Circulating growth differentiation factor-15 correlates with myocardial fibrosis in patients with non-ischaemic dilated cardiomyopathy and decreases rapidly after left ventricular assist device support

• Published in: European journal of heart failure Vol. 14; no. 11; pp. 1249 - 1256
• Main Authors: Lok, Sjoukje I., Winkens, Bjorn, Goldschmeding, Roel, van Geffen, Ankie J.P., Nous, Fay M.A., van Kuik, Joyce, van der Weide, Petra, Klöpping, Corinne, Kirkels, J. Hans, Lahpor, Jaap R., Doevendans, Pieter A., de Jonge, Nicolaas, de Weger, Roel A.
• Format: Journal Article
• Language: English
• Published: England Blackwell Publishing Ltd 01.11.2012
• Subjects: Adult; Cardiomyopathy, Dilated - blood; Cardiomyopathy, Dilated - pathology; Cardiomyopathy, Dilated - therapy; Cytokines - blood; DCM; Female; Fibrosis; Fibrosis - blood; Fibrosis - pathology; GDF-15; Growth Differentiation Factor 15 - blood; Health Status Indicators; Heart failure; Heart Ventricles - pathology; Heart-Assist Devices; Humans; LVAD; Male; Middle Aged; Prognosis; Program Evaluation; Remodelling; Risk Assessment; Statistics, Nonparametric; Time Factors; Ventricular Dysfunction, Left - therapy; Ventricular Remodeling
• ISSN: 1388-9842; 1879-0844
• DOI: 10.1093/eurjhf/hfs120

Aims Growth differentiation factor‐15 (GDF‐15) is a stress‐responsive cytokine and is emerging as a biomarker of cardiac remodelling. Left ventricular assist devices (LVADs) provide unloading of the left ventricle, resulting in partial reverse remodelling. Our aim was to study GDF‐15 in patients with a non‐ischaemic dilated cardiomyopathy (DCM) during LVAD support. Methods and results We analysed circulating GDF‐15 in 30 patients before and 1, 3, and 6 months after LVAD implantation and before heart transplantation or explantation. In addition, mRNA and protein expression of GDF‐15 were evaluated in myocardial tissue obtained prior to and after LVAD support.
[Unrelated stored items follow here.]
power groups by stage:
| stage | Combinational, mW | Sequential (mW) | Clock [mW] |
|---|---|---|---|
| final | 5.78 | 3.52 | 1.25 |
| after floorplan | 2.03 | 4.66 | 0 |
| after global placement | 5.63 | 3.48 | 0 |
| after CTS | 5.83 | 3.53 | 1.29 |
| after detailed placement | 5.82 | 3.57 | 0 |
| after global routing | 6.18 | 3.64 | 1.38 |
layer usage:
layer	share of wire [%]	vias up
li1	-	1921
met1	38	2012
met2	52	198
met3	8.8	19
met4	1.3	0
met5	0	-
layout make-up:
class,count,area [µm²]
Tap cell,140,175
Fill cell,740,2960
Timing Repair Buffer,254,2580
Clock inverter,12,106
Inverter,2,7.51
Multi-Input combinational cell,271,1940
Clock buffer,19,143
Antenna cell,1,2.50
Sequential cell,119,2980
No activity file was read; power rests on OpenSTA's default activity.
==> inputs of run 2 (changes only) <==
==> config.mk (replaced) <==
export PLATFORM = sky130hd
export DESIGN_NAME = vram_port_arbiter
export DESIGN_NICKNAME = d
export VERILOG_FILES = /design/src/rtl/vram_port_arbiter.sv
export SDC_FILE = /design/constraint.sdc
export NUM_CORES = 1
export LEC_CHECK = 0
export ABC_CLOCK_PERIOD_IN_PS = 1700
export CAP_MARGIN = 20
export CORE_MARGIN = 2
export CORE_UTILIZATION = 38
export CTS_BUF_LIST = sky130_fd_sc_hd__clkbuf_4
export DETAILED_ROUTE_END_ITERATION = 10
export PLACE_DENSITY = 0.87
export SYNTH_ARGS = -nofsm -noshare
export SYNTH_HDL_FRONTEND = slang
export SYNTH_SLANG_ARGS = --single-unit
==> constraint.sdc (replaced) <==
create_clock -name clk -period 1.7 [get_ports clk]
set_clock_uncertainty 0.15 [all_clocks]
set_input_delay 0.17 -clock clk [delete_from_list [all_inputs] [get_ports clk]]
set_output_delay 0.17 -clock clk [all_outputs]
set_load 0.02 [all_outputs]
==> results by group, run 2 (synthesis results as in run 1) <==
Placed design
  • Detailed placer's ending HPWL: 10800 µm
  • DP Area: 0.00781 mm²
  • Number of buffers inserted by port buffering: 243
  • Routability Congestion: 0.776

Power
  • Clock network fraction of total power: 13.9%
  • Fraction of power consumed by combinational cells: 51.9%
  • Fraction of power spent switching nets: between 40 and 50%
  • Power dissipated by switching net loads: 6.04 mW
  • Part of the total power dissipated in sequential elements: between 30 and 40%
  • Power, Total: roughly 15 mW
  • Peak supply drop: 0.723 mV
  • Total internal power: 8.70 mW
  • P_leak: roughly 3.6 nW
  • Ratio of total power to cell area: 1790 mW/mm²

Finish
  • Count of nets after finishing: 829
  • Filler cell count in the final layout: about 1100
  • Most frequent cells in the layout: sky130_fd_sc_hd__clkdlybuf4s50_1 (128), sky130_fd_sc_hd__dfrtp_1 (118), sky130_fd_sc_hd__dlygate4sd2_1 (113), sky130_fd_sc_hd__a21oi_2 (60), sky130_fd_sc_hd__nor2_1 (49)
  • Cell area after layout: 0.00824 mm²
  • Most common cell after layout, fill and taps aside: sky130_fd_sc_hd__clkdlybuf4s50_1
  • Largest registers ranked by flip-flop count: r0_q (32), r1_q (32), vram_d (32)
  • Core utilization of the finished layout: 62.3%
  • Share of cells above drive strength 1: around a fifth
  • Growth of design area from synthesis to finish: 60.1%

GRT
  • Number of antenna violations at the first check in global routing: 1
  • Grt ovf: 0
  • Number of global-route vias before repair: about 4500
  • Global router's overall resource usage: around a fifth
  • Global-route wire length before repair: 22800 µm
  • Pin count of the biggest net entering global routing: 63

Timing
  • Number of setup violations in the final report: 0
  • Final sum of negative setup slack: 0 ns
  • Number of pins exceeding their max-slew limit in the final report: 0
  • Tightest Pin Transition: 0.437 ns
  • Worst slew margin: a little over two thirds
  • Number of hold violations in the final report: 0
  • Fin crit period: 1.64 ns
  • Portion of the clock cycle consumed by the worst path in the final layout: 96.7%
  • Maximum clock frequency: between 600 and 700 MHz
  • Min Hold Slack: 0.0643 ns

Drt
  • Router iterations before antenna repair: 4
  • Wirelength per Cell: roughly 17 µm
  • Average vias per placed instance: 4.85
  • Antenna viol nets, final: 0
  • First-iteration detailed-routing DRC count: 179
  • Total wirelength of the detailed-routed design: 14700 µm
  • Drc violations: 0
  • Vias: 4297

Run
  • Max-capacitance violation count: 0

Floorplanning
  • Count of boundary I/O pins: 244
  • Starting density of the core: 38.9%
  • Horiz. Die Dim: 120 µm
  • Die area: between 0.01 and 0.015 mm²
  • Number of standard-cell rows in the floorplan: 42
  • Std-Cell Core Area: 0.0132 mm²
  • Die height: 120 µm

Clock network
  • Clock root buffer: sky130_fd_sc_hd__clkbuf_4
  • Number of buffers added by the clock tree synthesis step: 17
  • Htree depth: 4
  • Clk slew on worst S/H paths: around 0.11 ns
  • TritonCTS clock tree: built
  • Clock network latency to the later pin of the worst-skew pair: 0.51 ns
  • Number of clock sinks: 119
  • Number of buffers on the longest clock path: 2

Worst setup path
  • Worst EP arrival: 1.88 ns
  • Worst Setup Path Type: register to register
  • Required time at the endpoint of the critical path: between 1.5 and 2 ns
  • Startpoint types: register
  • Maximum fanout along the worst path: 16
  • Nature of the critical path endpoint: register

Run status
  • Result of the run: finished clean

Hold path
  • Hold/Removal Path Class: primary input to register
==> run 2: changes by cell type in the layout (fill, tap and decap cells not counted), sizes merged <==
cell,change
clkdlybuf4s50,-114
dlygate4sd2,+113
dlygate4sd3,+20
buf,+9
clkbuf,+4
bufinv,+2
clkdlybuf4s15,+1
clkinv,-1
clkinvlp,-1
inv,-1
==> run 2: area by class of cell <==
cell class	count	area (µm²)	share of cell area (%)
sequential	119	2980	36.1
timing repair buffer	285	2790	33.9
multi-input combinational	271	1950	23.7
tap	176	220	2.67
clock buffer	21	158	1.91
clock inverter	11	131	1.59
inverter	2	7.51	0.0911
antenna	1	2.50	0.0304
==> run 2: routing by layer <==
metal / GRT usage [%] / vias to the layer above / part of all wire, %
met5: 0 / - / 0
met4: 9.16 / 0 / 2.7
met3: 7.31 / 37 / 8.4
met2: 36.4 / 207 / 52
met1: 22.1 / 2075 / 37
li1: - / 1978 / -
--- config.mk ---
export PLATFORM = sky130hd
export DESIGN_NAME = routing_unit_buffered
export DESIGN_NICKNAME = d
export VERILOG_FILES = /design/src/rtl/routing_unit_buffered.sv
export SDC_FILE = /design/constraint.sdc
export NUM_CORES = 1
export LEC_CHECK = 0
export BUFFER_PORTS_ARGS = -buffer_cell sky130_fd_sc_hd__clkbuf_2
export CAP_MARGIN = 10
export CORE_MARGIN = 10
export CORE_UTILIZATION = 30
export DETAILED_ROUTE_END_ITERATION = 7
export PLACE_DENSITY = 0.51
export SLEW_MARGIN = 20
export SYNTH_ARGS = -nofsm -noshare
export SYNTH_HDL_FRONTEND = slang
export SYNTH_SLANG_ARGS = --single-unit
--- constraint.sdc ---
create_clock -name clk -period 7.9 [get_ports clk]
set_input_delay 0.395 -clock clk [delete_from_list [all_inputs] [get_ports clk]]
set_output_delay 0.395 -clock clk [all_outputs]
set_load 0.05 [all_outputs]
--- src/rtl/routing_unit_buffered.sv ---
// routing_unit_buffered: per-input-port FIFO plus XY route computation for the
// 2D mesh router. The head packet is routed, then a one-hot request is held
// toward the crossbar arbiter until a matching grant pops it.
module routing_unit_buffered #(
    parameter int unsigned DATA_WIDTH = 64,
    parameter int unsigned DEPTH      = 4,
    parameter int unsigned COORD_W    = 8,
    parameter int unsigned HOP_W      = 4,
    parameter int unsigned CUR_X      = 0,
    parameter int unsigned CUR_Y      = 0,
    parameter int unsigned DIR_X_BIT  = 62,
    parameter int unsigned DIR_Y_BIT  = 61,
    parameter int unsigned HOP_X_LSB  = 52,
    parameter int unsigned HOP_Y_LSB  = 48,
    parameter int unsigned SRC_X_LSB  = 40,
    parameter int unsigned SRC_Y_LSB  = 32
) (
    input  logic                   clk,
    input  logic                   reset_n,
    input  logic                   in_valid,
    output logic                   in_ready,
    input  logic [DATA_WIDTH-1:0]  in_data,
    output logic [4:0]             out_req,
    output logic [DATA_WIDTH-1:0]  out_data,
    input  logic [4:0]             out_gnt,
    output logic [$clog2(DEPTH):0] occupancy
);

    localparam int unsigned PTR_W = $clog2(DEPTH);
    localparam int unsigned OCC_W = PTR_W + 1;

    localparam logic [4:0] REQ_L  = 5'b00001;
    localparam logic [4:0] REQ_R  = 5'b00010;
    localparam logic [4:0] REQ_U  = 5'b00100;
    localparam logic [4:0] REQ_D  = 5'b01000;
    localparam logic [4:0] REQ_PE = 5'b10000;

    typedef enum logic [1:0] {
        S_IDLE  = 2'd0,
        S_ROUTE = 2'd1,
        S_REQ   = 2'd2
    } state_t;

    logic [DATA_WIDTH-1:0] r_mem [DEPTH];
    logic [PTR_W-1:0]      r_wr_ptr;
    logic [PTR_W-1:0]      r_rd_ptr;
    logic [OCC_W-1:0]      r_occ;
    state_t                r_state;
    logic [4:0]            r_out_req;
    logic [DATA_WIDTH-1:0] r_out_data;

    state_t                w_state_nxt;
    logic [4:0]            w_req_nxt;
    logic [DATA_WIDTH-1:0] w_data_nxt;
    logic                  w_push;
    logic                  w_pop;
    logic [OCC_W-1:0]      w_occ_nxt;
    logic [DATA_WIDTH-1:0] w_head;
    logic [COORD_W-1:0]    w_src_x;
    logic [COORD_W-1:0]    w_src_y;
    logic [COORD_W-1:0]    w_hop_x;
    logic [COORD_W-1:0]    w_hop_y;
    logic [COORD_W-1:0]    w_tx;
    logic [COORD_W-1:0]    w_ty;
    logic [4:0]            w_route;

    // Handshake and occupancy bookkeeping; a full FIFO never accepts, even while popping.
    assign in_ready  = reset_n && (r_occ < OCC_W'(DEPTH));
    assign w_push    = in_valid && in_ready;
    assign w_pop     = (r_state == S_REQ) && ((out_gnt & r_out_req) != 5'b00000);
    assign w_occ_nxt = r_occ + OCC_W'(w_push) - OCC_W'(w_pop);

    assign occupancy = r_occ;
    assign out_req   = r_out_req;
    assign out_data  = r_out_data;

    // Target coordinate of the head packet (mod 2^COORD_W) and its XY direction.
    always_comb begin
        w_head  = r_mem[r_rd_ptr];
        w_src_x = w_head[SRC_X_LSB +: COORD_W];
        w_src_y = w_head[SRC_Y_LSB +: COORD_W];
        w_hop_x = COORD_W'(w_head[HOP_X_LSB +: HOP_W]);
        w_hop_y = COORD_W'(w_head[HOP_Y_LSB +: HOP_W]);
        w_tx    = w_head[DIR_X_BIT] ? (w_src_x + w_hop_x) : (w_src_x - w_hop_x);
        w_ty    = w_head[DIR_Y_BIT] ? (w_src_y + w_hop_y) : (w_src_y - w_hop_y);
        w_route = REQ_PE;
        if (w_tx != COORD_W'(CUR_X)) begin
            w_route = w_head[DIR_X_BIT] ? REQ_R : REQ_L;
        end else if (w_ty != COORD_W'(CUR_Y)) begin
            w_route = w_head[DIR_Y_BIT] ? REQ_U : REQ_D;
        end
    end

    // FIFO storage write; not reset, contents are qualified by occupancy.
    always_ff @(posedge clk) begin
        if (w_push) begin
            r_mem[r_wr_ptr] <= in_data;
        end
    end

    // FIFO pointers and occupancy; pointers wrap naturally at DEPTH.
    always_ff @(posedge clk) begin
        if (!reset_n) begin
            r_wr_ptr <= '0;
            r_rd_ptr <= '0;
            r_occ    <= '0;
        end else begin
            if (w_push) begin
                r_wr_ptr <= r_wr_ptr + PTR_W'(1);
            end
            if (w_pop) begin
                r_rd_ptr <= r_rd_ptr + PTR_W'(1);
            end
            r_occ <= w_occ_nxt;
        end
    end

    // Next-state and registered-output logic for the route/request sequence.
    always_comb begin
        w_state_nxt = r_state;
        w_req_nxt   = r_out_req;
        w_data_nxt  = r_out_data;
        case (r_state)
            S_IDLE: begin
                if (r_occ != '0) begin
                    w_state_nxt = S_ROUTE;
                end
            end
            S_ROUTE: begin
                w_req_nxt   = w_route;
                w_data_nxt  = w_head;
                w_state_nxt = S_REQ;
            end
            S_REQ: begin
                if (w_pop) begin
                    w_req_nxt   = 5'b00000;
                    w_data_nxt  = '0;
                    w_state_nxt = (w_occ_nxt != '0) ? S_ROUTE : S_IDLE;
                end
            end
            default: begin
                w_req_nxt   = 5'b00000;
                w_data_nxt  = '0;
                w_state_nxt = S_IDLE;
            end
        endcase
    end

    // State and request registers; reset flushes any outstanding request.
    always_ff @(posedge clk) begin
        if (!reset_n) begin
            r_state    <= S_IDLE;
            r_out_req  <= 5'b00000;
            r_out_data <= '0;
        end else begin
            r_state    <= w_state_nxt;
            r_out_req  <= w_req_nxt;
            r_out_data <= w_data_nxt;
        end
    end

endmodule

# After elaboration in Yosys (flattened, before gate mapping)
# Memories as Yosys holds them, arrays and structs flattened. A register that Yosys moved wholly into a read port is not among the register bits.
# Index checks and enable logic that the tools add are counted.
# op_classes
addsub	8
mul	0
n_div	0
order_cmp	1
n_eq_ne	4
shift	0
mux	18
bitwise	2
reduce_logical	11
# op_table
operator	count
case mux 64 bit (3 select lines)	1
two-way mux 64 bit	1
adder 8 x 4 -> 8 bit	2
two-way mux 8 bit	2
nonzero test 8 bit	2
subtractor 8 x 4 -> 8 bit	2
two-way mux 5 bit	3
case mux 5 bit (3 select lines)	1
two-way mux 2 bit	5
case mux 2 bit (3 select lines)	1
nonzero test 3 bit	2
AND 5 bit	1
nonzero test 5 bit	1
adder 2 x 1 -> 2 bit (second input constant)	2
two-way mux 4 bit	1
!= test 2 bit (second input constant)	2
AND reduction 2 bit	2
adder 3 x 1 -> 3 bit	1
logical AND 1 bit	3
< comparator 3 bit (second input constant)	1
two-way mux 1 bit	3
subtractor 3 x 1 -> 3 bit	1
equality test 2 x 1 -> 1 bit (second input constant)	1
equality test 2 bit (second input constant)	1
other kinds (2)	2
# word_totals
ff_bits	78
latch_bits	0
ram_bits	256
rom_bits	0
elab_cells	51
memories	1
# mem_list
name	depth	width	read_ports	rd_ports_with_merged_regs	write_ports	line_no	text
r_mem	4	64	1	1	1	44	logic [DATA_WIDTH-1:0] r_mem [DEPTH];

# Depth between registers and ports, before layout
# Gate-level depths: netlist of run 1.
# depth
ltp_word	9
ltp_mapped	15
depth_no_buf	14

# Least setup slack after synthesis of run 1
# OpenSTA, ideal clock, no wires.
# synth_timing
path_kind	reg-to-reg
startpoint	register (tool-made name)
endpoint	register r_out_req[1], in the netlist out_req[1]
t_arrival_ns	3.814
path_slack_ns	3.958
path_stages_with_launch	15
n_path_buf	2
period_less_slack_ns	3.942
path_cell_list	dfxtp_1 buf_6 buf_2 mux4_2 nor3_1 ha_1 mux2_2 ha_1 a21o_1 a221oi_1 o21ai_0 xnor2_1 or3_4 a32oi_1 nor2_1
# synth_rtl
item	line_no	text
end signal, assigned	157	r_out_req <= w_req_nxt;
end, declared	49	logic [4:0] r_out_req;

==> impl_table.tex, run 1 <==
\begin{tabular}{lr}
\hline
Metric & Value \\
\hline
\multicolumn{2}{l}{\textbf{Run status}} \\
Outcome & finished, final reports clean \\
\multicolumn{2}{l}{\textbf{Die}} \\
Die extent in x & 227 µm \\
FP Rows & 75 \\
Boundary pin count & 145 \\
Chip Height & 227 µm \\
Placeable core area & 42100 µm² \\
Initial Utilization & 30.4\% \\
Overall die area & 51400 µm² \\
\multicolumn{2}{l}{\textbf{Layout}} \\
Fillers & 3975 \\
Fraction of final layout cells with drive strength greater than 1 & 32.2\% \\
Area added between synthesis and finish & 20.7\% \\
Final standard cell area without fillers & 15500 µm² \\
Register cell area after layout & 9300 µm² \\
Multi-input gate area in the final layout & 3330 µm² \\
Final standard cell count with taps included and fillers excluded & 1457 \\
\# nets final & 986 \\
Final Util & 36.7\% \\
\multicolumn{2}{l}{\textbf{Timing}} \\
Period utilisation layout & 59.3\% \\
Clock Skews & 0.0115 ns \\
Headroom to the max-slew limit & 36.9\% \\
Slew at the pin with the worst max-slew slack & 0.946 ns \\
Unrepaired setup endpoints after global routing & no \\
Total negative slack for setup checks & 0 ns \\
Max Clk Rate & 213 MHz \\
Endpoints failing hold & 0 \\
Final setup violation count & 0 \\
Minimum clock period & 4.69 ns \\
Final Max Slew Viols & 0 \\
Worst hold slack & 0.0766 ns \\
\multicolumn{2}{l}{\textbf{CTS}} \\
CTS clk-pin slew, worst paths & 0.06 ns \\
Count of cells resized by post-cts repair & 0 \\
Number of setup buffers added after CTS & 0 \\
H-Tree Depth & 2 \\
Root buf cell & sky130\_fd\_sc\_hd\_\_clkbuf\_16 \\
CTS sink cnt & 336 \\
Insertion delay of the later-clocked pin in the worst-skew pair & 0.54 ns \\
Clock buffer depth & 3 \\
CTS tree & done \\
CTS hold repair buffers & 0 \\
Clock buffer count from CTS & 39 \\
\multicolumn{2}{l}{\textbf{Yosys}} \\
Yosys warns & 0 \\
Sequential area share after synthesis & 72.5\% \\
FFs w/ async S/R, synth & 0\% \\
Net count of the mapped netlist & 830 \\
Primary FF master, synth & sky130\_fd\_sc\_hd\_\_edfxtp\_1 \\
Number of different library cells in the post-synthesis netlist & 46 \\
Number of enable-type register cells in the synthesized netlist & 256 \\
Post-synthesis sequential element count & 336 \\
Cell count after synthesis & 731 \\
Summed instance area of the synthesized netlist & 12800 µm² \\
Syn Area/Cell & 17.5 µm² \\
\multicolumn{2}{l}{\textbf{Power and ir drop}} \\
Power Dens Cells & 290 nW/µm² \\
Fraction of power spent switching nets & 26.7\% \\
P\_int & 3.29 mW \\
Combinational fraction of design power & 14.5\% \\
Leakage component of the power & 5.43 nW \\
Sequential group share of total power & 45.8\% \\
Maximum ir drop on the vdd rail & 0.000170 V \\
Net switching power of the design & 1.20 mW \\
Share of power burned in the clock network & 39.7\% \\
\multicolumn{2}{l}{\textbf{Worst hold path}} \\
Class of the tightest hold or removal check & in2reg \\
\multicolumn{2}{l}{\textbf{Global routing}} \\
GRT Util Overall & 12.2\% \\
Vias in the first global route & 7389 \\
Global-route wire length before repair & 46800 µm \\
Number of antenna violations at the first check in global routing & 3 \\
Total congestion overflow & 0 \\
Pin count of the biggest net entering global routing & 70 \\
\multicolumn{2}{l}{\textbf{Placement}} \\
Area post-placement & 14200 µm² \\
IO Port Bufs & 144 \\
Post-DP HPWL & 18900 µm \\
Instance count after placement with tap cells included & 1384 \\
Final Wtd Congestion & 0.771 \\
\multicolumn{2}{l}{\textbf{Drt}} \\
Number of violations reported at the end of detailed-routing iteration 0 & 463 \\
Total DRC errors in the routed layout & 0 \\
Number of iterations in the first detailed-routing pass & 5 \\
Number of nets still failing antenna checks after routing & 0 \\
Total Routed Length & 31000 µm \\
Via Count & 7013 \\
Post-DR vias/cell & 4.81 \\
Routed wire per std cell & 21.3 µm \\
\multicolumn{2}{l}{\textbf{Critical path}} \\
Required time of the critical path & 8.33 ns \\
Largest fanout of any net on the critical path & 34 \\
Critical Path AT & 5.12 ns \\
Worst Setup End Kind & flop \\
CP Launch Type & flop \\
Category of the most critical setup path & reg2reg \\
\multicolumn{2}{l}{\textbf{Run}} \\
Total of max-cap violations & 0 \\
\hline
\end{tabular}
==> sequential cells by signal (all words and copies together) (netlist names), named ones only <==
signal	cells
occupancy	3
out_data	64
out_req	5
r_mem	256
r_rd_ptr	2
r_state	2
r_wr_ptr	2
==> Yosys cell counts, drive strengths merged, types with 2 or more instances <==
cell / n / area share [%]
edfxtp: 256 / 60
nor2: 87 / 2.6
dfxtp: 80 / 12
a22oi: 65 / 3.8
mux4: 64 / 11
clkbuf: 25 / 0.73
ha: 24 / 2.3
inv: 20 / 0.59
buf: 14 / 0.59
a21oi: 11 / 0.43
xor2: 9 / 0.61
and3: 8 / 0.39
xnor2: 8 / 0.61
nand2: 7 / 0.20
a21o: 6 / 0.35
o21ai: 4 / 0.16
fa: 3 / 0.47
mux2: 3 / 0.26
nand3: 3 / 0.12
nand3b: 3 / 0.18
nor3: 3 / 0.12
nor4: 3 / 0.15
o31ai: 3 / 0.21
a2111oi: 2 / 0.19
a31oi: 2 / 0.098
a32oi: 2 / 0.14
and2: 2 / 0.098
mux2i: 2 / 0.16
nor2b: 2 / 0.098
==> worst max-delay path, cell delays in order (launching register included) <==
cell and delay, ns:
sky130_fd_sc_hd__dfxtp_4 0.85, sky130_fd_sc_hd__buf_4 0.69, sky130_fd_sc_hd__mux4_2 0.64, sky130_fd_sc_hd__inv_1 0.10
sky130_fd_sc_hd__ha_1 0.23, sky130_fd_sc_hd__mux2_2 0.26, sky130_fd_sc_hd__ha_1 0.35, sky130_fd_sc_hd__a21o_1 0.19
sky130_fd_sc_hd__a21oi_1 0.12, sky130_fd_sc_hd__o21ai_0 0.17, sky130_fd_sc_hd__mux2i_1 0.18, sky130_fd_sc_hd__nor4_1 0.42
sky130_fd_sc_hd__a2111oi_2 0.15, sky130_fd_sc_hd__a31o_1 0.23
==> power by group through the flow <==
| stage | Sequential, mW | Clock, mW | Combinational (mW) |
|---|---|---|---|
| floorplan | 2.26 | 0 | 0.293 |
| global placement | 2.09 | 0 | 0.657 |
| detailed placement | 2.10 | 0 | 0.660 |
| CTS | 2.06 | 1.85 | 0.662 |
| global route | 2.07 | 1.92 | 0.706 |
| finish | 2.06 | 1.79 | 0.649 |
==> cell usage in the layout, fill, tap and decap left out, types with 6 or more instances in the layout <==
cell	n
sky130_fd_sc_hd__ha_1	24
sky130_fd_sc_hd__a21o_1	6
sky130_fd_sc_hd__a22oi_1	65
sky130_fd_sc_hd__xnor2_1	7
sky130_fd_sc_hd__edfxtp_1	256
sky130_fd_sc_hd__xor2_1	9
sky130_fd_sc_hd__buf_4	9
sky130_fd_sc_hd__mux4_2	64
sky130_fd_sc_hd__clkbuf_16	41
sky130_fd_sc_hd__clkinv_2	11
sky130_fd_sc_hd__inv_1	19
sky130_fd_sc_hd__nand2_1	7
sky130_fd_sc_hd__clkbuf_2	144
sky130_fd_sc_hd__a21oi_1	10
sky130_fd_sc_hd__nor2_1	86
sky130_fd_sc_hd__clkbuf_1	8
sky130_fd_sc_hd__dfxtp_1	78
==> final timing paths <==
kind              cells after the start      endpoint         start  slack, ns
hold / removal                        1  r_mem[3][28]   in_data[28]       0.08
setup / recovery                     13    out_req[2]          flop       3.21
setup reg to reg                     13    out_req[2]          flop       3.21
hold reg to reg                       2  out_data[55]  out_data[55]       0.50
==> cell type report <==
cell class / instances / area share (%)
clock buffer: 51 / 7.00
multi-input combinational: 336 / 21.5
antenna: 1 / 0.0162
clock inverter: 20 / 1.33
sequential: 336 / 60.1
tap: 539 / 4.36
timing repair buffer: 154 / 5.27
inverter: 20 / 0.493
==> layer usage <==
metal	wire (µm)	track usage [%]	vias to the layer above
met5	13	0	-
met4	596	3.98	2
met3	2010	3.37	49
met2	15000	20.1	184
met1	13400	15.2	3581
li1	-	-	3197
==> through the flow <==
stage	total power [mW]	setup WS [ns]
final	4.49	3.21
after detailed placement	2.76	3.09
after global routing	4.70	2.79
after floorplan	2.55	3.96
after CTS	4.57	3.06
after global placement	2.75	3.22
==> logic make-up (layout without fill, tap and decap cells) <==
kind of cell / count (synthesis) / in the layout / synth area share [%]
AND/OR/NAND/NOR: 122 / 122 / 4.18
flip-flops: 336 / 336 / 72.5
other: 0 / 1 / 0
XOR/XNOR: 17 / 17 / 1.22
AO/OA/AOI/OAI: 101 / 101 / 5.78
adder cells (fa/ha/maj): 27 / 27 / 2.81
buffers and inverters: 59 / 245 / 1.90
multiplexers: 69 / 69 / 11.7
(Power assumes the default switching activity.)
==> run 2: changes to the inputs <==
- ABC_AREA: not set -> 1
- PLACE_DENSITY: 0.51 -> 0.52
- clock period: 7.9 -> 4.25 ns (I/O delays scaled with it)
==> run 2 against run 1 <==
Net effect: utilization rose by 1.4 points; via count increased by 34%; final cell count increased by 41%; clock skew increased by 0.0068 ns; worst hold slack improved by 0.11 ns; largest cell class unchanged; power grew 100%; largest power group unchanged.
Circulating GDF‐15 was significantly higher before LVAD implantation as compared with healthy controls (P < 0.001). After 1 month of mechanical support, GDF‐15 levels were significantly decreased compared with pre‐implantation levels (P < 0.001) and remained stable thereafter. Circulating GDF‐15 was significantly correlated with kidney function and the severity of myocardial fibrosis. Interestingly, GDF‐15 mRNA and protein expression in the myocardium were hardly detectable. Conclusions High circulating levels of GDF‐15 in patients with end‐stage non‐ischaemic DCM correlate with myocardial fibrosis and kidney function and decline strongly after 1 month of mechanical unloading, remaining stable thereafter. However, cardiac mRNA and protein expression of GDF‐15 are very low, suggesting that the heart is not an important source of GDF‐15 production in these patients.